▶ **Directions**: Search the entries for the word "moves" and report each line that has it.
[[ Material for the task open ]]
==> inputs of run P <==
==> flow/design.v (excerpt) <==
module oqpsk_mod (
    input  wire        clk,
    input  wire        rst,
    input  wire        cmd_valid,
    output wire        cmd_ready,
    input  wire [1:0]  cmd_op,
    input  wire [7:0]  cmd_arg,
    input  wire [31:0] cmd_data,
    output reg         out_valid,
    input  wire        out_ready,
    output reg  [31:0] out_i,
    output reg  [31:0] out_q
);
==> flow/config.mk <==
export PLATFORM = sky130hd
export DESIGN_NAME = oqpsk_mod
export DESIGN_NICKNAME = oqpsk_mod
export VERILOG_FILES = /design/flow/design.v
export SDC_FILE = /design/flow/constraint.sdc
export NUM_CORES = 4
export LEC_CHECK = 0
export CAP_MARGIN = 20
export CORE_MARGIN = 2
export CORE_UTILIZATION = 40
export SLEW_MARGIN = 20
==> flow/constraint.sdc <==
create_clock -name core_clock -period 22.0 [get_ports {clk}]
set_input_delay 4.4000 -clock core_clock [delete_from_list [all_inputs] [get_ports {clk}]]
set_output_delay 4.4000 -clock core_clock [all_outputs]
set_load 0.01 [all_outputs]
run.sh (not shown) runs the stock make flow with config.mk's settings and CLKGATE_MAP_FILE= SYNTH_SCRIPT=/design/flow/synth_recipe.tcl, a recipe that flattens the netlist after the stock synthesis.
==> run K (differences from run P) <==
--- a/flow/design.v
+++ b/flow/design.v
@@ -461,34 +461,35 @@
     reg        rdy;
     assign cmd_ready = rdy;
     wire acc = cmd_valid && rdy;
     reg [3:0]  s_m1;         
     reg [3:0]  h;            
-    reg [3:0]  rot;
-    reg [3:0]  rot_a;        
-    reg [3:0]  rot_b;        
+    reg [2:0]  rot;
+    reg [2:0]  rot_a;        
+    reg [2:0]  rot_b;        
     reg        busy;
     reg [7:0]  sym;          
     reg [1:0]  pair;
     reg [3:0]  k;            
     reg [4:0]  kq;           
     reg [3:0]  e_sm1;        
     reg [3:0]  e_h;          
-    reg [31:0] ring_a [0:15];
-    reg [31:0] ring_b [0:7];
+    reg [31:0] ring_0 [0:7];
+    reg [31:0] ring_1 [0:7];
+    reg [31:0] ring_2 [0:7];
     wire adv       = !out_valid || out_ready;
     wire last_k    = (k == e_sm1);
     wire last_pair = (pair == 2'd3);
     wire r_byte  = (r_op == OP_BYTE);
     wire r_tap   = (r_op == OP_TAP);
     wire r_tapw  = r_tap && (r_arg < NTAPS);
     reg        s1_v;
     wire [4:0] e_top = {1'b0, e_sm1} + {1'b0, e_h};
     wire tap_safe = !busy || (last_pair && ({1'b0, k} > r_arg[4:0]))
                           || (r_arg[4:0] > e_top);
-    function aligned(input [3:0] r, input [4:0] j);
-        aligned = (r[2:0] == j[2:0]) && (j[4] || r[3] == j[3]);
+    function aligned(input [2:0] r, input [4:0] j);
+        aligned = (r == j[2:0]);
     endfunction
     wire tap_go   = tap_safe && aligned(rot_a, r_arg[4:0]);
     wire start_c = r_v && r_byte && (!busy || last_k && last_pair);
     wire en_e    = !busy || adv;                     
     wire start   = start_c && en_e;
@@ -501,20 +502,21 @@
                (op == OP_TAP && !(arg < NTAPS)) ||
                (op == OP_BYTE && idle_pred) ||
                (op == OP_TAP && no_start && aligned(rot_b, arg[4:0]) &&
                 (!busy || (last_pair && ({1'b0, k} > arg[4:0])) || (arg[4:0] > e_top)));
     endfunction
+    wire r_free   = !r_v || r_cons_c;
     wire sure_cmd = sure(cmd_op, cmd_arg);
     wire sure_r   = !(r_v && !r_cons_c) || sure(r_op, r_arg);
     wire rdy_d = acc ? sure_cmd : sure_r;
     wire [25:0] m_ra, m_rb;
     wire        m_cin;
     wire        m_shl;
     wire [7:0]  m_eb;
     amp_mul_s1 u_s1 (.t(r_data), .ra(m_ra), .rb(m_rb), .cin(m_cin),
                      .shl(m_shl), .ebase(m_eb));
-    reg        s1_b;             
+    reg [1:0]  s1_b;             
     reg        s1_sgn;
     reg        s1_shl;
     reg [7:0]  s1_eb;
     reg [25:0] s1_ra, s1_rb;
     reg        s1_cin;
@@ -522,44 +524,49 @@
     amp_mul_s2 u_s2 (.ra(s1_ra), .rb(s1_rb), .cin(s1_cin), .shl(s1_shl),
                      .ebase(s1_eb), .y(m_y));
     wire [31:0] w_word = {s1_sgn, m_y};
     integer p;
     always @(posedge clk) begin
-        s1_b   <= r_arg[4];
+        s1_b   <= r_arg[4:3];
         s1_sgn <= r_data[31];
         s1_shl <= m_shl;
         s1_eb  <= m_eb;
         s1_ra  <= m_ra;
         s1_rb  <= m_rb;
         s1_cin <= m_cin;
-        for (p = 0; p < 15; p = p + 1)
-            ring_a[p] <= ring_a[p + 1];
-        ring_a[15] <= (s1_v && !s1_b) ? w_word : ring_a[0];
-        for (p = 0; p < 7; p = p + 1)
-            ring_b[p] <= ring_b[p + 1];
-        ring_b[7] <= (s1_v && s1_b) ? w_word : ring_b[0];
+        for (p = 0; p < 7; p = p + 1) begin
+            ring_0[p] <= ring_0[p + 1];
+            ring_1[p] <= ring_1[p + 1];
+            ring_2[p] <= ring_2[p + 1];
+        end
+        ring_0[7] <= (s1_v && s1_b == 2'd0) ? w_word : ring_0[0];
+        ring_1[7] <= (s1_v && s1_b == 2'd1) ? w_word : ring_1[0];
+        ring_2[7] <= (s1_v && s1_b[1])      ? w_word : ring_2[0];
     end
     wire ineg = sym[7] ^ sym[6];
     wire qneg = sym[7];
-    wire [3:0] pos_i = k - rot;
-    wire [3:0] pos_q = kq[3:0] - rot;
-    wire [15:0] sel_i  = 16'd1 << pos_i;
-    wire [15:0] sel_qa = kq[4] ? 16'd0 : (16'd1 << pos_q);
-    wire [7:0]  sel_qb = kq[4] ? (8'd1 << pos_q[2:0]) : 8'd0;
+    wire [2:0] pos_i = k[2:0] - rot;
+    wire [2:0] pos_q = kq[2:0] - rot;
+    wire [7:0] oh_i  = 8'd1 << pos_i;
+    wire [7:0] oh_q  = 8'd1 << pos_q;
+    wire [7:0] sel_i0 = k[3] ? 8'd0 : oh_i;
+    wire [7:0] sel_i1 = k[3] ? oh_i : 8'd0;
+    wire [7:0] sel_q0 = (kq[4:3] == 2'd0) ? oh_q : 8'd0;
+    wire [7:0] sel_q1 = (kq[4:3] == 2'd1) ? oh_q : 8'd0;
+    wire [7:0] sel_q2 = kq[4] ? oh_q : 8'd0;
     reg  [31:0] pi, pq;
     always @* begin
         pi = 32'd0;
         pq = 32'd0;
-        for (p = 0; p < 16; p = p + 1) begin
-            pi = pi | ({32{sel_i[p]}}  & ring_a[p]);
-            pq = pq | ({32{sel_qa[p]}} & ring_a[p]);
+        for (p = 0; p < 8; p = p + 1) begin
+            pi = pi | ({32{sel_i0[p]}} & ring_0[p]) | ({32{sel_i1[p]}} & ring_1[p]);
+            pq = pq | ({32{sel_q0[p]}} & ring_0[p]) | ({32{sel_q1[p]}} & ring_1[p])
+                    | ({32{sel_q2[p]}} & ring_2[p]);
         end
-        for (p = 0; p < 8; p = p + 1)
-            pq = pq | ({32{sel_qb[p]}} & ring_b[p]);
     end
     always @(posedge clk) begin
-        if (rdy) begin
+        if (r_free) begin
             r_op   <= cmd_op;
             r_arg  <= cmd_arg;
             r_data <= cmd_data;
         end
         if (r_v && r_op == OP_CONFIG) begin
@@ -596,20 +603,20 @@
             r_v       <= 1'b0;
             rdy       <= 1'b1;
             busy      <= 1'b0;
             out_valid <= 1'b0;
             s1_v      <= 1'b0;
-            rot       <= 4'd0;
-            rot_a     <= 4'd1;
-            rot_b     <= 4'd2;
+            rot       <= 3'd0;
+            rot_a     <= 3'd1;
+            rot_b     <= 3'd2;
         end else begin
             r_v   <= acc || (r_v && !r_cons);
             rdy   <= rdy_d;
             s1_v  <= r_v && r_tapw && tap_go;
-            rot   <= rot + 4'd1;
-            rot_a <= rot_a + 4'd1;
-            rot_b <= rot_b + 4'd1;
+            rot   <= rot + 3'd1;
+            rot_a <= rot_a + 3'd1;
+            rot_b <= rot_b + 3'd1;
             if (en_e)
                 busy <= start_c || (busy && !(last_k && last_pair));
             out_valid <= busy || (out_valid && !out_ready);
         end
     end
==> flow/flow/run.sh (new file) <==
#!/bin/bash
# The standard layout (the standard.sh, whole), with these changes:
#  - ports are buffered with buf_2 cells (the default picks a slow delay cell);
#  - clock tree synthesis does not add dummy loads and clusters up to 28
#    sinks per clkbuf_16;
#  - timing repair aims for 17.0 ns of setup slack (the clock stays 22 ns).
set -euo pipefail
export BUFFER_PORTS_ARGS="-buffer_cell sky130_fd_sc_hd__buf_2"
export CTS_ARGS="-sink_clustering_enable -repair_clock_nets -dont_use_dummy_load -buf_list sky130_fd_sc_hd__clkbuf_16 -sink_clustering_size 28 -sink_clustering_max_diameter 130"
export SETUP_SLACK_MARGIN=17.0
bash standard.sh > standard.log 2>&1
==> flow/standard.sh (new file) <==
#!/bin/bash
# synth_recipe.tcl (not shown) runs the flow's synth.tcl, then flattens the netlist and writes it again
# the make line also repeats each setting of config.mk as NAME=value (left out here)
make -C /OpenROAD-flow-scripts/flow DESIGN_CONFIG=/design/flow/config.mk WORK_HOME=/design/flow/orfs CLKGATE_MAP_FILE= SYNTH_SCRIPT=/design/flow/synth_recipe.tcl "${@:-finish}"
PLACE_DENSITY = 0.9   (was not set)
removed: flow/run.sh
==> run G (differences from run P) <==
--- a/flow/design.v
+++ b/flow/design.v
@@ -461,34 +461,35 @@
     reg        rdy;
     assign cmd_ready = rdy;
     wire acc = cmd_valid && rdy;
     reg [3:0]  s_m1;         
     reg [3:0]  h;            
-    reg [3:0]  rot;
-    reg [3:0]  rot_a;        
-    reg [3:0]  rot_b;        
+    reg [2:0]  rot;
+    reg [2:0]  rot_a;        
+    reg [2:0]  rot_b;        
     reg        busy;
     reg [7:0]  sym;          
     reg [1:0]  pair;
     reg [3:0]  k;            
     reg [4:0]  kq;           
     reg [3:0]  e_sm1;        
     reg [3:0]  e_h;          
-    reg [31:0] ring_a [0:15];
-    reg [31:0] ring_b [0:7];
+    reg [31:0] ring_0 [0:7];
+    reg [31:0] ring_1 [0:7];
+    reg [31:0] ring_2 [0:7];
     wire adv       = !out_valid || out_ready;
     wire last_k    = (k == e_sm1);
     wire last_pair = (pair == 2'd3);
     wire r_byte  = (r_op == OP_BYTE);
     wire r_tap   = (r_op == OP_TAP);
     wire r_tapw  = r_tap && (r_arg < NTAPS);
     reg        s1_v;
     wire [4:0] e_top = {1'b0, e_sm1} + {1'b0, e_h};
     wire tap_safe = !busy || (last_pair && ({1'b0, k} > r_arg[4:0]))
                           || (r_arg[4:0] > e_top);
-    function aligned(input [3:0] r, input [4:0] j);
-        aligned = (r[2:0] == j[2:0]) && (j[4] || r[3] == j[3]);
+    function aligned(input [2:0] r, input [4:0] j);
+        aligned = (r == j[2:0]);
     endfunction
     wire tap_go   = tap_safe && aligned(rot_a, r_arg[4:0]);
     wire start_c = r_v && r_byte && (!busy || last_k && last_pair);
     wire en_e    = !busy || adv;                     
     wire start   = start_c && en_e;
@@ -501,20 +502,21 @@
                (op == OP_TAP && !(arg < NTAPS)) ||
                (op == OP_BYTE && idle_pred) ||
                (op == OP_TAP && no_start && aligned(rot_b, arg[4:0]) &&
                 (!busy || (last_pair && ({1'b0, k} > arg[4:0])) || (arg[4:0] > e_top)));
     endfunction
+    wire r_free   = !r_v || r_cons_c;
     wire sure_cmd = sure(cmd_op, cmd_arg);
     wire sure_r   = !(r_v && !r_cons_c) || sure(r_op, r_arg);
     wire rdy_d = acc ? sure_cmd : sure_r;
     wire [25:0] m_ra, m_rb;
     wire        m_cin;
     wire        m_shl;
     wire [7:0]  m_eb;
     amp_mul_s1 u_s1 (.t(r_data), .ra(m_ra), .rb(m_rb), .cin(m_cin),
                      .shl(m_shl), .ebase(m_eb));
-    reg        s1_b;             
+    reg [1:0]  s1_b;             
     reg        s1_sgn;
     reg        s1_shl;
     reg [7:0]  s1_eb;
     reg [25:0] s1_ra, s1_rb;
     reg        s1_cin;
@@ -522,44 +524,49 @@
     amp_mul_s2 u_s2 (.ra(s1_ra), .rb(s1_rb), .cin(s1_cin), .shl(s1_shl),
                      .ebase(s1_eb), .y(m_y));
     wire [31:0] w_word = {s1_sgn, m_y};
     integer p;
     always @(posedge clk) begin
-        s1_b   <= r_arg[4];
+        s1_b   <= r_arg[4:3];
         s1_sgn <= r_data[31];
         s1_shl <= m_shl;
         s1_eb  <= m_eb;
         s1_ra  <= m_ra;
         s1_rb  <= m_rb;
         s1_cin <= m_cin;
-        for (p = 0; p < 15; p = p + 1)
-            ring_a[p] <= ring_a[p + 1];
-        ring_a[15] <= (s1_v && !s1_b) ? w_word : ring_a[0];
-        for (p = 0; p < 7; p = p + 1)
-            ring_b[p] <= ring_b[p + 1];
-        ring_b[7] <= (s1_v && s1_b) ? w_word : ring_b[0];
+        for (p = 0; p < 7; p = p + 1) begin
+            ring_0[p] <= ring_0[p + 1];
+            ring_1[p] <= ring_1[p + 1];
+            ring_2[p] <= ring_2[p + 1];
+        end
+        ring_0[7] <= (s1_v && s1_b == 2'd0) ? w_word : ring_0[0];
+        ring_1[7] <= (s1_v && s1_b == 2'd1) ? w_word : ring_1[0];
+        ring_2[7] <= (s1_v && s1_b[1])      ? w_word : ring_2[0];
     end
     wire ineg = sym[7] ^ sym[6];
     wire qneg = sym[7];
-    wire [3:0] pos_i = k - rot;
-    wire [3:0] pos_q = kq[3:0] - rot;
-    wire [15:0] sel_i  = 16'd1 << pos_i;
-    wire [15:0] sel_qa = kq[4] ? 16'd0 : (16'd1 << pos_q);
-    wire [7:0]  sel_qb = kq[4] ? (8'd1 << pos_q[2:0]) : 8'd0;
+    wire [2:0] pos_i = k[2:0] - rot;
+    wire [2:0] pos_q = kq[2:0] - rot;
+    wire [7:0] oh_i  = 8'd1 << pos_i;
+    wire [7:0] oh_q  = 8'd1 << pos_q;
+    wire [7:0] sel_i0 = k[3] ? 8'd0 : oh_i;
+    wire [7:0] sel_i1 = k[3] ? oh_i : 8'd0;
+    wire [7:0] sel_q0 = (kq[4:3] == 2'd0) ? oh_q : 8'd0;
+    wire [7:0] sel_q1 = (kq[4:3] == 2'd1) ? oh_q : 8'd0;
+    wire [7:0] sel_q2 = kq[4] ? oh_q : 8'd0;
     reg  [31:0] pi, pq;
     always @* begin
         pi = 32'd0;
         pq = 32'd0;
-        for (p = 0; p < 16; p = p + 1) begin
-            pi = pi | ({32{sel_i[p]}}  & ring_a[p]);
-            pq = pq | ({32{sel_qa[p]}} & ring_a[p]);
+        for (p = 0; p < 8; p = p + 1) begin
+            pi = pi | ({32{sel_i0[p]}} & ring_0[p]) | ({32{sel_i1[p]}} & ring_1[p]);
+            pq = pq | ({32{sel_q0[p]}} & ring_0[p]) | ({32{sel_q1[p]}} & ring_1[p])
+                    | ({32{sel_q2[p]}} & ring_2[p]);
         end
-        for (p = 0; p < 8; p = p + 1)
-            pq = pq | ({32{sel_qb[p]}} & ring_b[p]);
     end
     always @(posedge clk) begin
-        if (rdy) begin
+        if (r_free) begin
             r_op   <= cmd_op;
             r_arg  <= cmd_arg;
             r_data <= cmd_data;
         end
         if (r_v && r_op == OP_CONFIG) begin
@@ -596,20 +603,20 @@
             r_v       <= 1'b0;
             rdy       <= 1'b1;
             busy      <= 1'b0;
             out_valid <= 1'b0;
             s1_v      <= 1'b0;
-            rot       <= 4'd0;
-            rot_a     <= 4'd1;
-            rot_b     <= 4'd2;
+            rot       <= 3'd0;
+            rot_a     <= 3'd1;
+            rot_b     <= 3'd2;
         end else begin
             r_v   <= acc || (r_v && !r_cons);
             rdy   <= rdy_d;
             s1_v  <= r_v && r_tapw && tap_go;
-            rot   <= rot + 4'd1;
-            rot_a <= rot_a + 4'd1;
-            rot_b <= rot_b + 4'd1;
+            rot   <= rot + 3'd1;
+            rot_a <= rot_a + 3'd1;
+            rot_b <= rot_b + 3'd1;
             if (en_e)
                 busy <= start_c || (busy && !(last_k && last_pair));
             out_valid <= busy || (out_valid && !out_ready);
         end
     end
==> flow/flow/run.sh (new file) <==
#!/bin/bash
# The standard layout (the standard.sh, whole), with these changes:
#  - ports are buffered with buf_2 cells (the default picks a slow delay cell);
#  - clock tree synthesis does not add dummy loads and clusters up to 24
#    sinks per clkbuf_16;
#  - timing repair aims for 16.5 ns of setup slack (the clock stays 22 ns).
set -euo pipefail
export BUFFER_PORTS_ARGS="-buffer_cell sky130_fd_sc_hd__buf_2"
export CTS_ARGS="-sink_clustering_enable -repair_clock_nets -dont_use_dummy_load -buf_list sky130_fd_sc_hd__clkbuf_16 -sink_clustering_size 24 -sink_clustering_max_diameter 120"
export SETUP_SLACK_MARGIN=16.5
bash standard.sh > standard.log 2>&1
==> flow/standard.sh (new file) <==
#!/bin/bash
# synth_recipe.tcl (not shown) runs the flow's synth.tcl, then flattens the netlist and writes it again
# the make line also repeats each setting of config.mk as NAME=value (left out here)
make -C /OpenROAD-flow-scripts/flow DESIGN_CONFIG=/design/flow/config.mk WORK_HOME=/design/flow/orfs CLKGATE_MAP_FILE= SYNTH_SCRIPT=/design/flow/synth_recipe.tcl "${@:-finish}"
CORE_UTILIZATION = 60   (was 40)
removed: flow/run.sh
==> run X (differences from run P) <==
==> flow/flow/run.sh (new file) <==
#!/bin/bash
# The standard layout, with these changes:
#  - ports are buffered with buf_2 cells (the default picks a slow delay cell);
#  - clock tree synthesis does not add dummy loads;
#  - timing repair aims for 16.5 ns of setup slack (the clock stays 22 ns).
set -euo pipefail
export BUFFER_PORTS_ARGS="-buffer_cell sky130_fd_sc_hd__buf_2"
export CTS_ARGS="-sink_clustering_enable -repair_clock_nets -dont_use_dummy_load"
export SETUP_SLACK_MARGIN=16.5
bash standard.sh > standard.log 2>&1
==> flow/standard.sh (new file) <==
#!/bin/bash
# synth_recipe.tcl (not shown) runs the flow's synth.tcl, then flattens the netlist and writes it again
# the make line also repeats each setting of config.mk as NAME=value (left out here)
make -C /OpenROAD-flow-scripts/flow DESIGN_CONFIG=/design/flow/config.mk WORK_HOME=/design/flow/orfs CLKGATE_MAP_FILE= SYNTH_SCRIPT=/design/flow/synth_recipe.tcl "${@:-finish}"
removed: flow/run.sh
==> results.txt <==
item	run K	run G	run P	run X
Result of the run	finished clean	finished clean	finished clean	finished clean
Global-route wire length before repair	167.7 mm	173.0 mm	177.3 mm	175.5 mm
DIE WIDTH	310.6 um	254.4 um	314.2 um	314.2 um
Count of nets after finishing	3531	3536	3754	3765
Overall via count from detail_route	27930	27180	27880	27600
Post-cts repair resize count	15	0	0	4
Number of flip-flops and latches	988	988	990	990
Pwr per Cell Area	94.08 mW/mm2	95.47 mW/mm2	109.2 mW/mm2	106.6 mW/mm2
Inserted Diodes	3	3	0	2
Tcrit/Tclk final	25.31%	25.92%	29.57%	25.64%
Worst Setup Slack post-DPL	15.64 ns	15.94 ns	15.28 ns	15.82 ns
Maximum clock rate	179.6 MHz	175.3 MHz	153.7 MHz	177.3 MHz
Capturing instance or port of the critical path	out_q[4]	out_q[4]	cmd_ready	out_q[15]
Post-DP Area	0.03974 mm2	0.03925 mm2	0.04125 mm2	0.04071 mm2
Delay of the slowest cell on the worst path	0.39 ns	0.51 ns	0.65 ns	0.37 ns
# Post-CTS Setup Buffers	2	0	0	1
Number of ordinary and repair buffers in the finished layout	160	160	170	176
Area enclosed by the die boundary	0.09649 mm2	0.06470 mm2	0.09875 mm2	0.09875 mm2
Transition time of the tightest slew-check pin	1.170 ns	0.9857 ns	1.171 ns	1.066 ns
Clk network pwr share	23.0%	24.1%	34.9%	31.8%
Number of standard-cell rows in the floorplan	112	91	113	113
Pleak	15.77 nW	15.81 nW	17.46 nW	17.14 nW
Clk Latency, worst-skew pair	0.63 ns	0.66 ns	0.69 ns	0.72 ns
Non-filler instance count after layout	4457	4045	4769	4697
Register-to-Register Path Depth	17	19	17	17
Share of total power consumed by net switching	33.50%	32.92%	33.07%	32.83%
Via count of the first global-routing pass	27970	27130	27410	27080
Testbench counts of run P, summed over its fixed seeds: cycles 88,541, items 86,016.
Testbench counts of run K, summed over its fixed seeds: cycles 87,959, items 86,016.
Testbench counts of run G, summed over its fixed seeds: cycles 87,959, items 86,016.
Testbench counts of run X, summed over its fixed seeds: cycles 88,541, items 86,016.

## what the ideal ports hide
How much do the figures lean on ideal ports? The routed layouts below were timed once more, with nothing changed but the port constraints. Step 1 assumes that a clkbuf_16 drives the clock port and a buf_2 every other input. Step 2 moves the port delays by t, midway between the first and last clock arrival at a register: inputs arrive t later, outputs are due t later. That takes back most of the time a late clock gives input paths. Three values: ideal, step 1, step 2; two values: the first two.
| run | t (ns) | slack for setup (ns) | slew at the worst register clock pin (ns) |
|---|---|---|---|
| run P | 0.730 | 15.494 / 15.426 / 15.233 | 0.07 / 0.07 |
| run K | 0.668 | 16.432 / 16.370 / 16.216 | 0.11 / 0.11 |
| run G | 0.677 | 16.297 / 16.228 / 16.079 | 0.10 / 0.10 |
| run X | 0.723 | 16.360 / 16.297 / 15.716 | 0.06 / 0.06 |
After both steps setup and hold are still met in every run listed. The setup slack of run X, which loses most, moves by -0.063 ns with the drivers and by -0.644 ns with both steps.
[[ Material for the task closed ]]
▶ **Completed exercise**:
How much do the figures lean on ideal ports? The routed layouts below were timed once more, with nothing changed but the port constraints. Step 1 assumes that a clkbuf_16 drives the clock port and a buf_2 every other input. Step 2 moves the port delays by t, midway between the first and last clock arrival at a register: inputs arrive t later, outputs are due t later. That takes back most of the time a late clock gives input paths. Three values: ideal, step 1, step 2; two values: the first two.
After both steps setup and hold are still met in every run listed. The setup slack of run X, which loses most, moves by -0.063 ns with the drivers and by -0.644 ns with both steps.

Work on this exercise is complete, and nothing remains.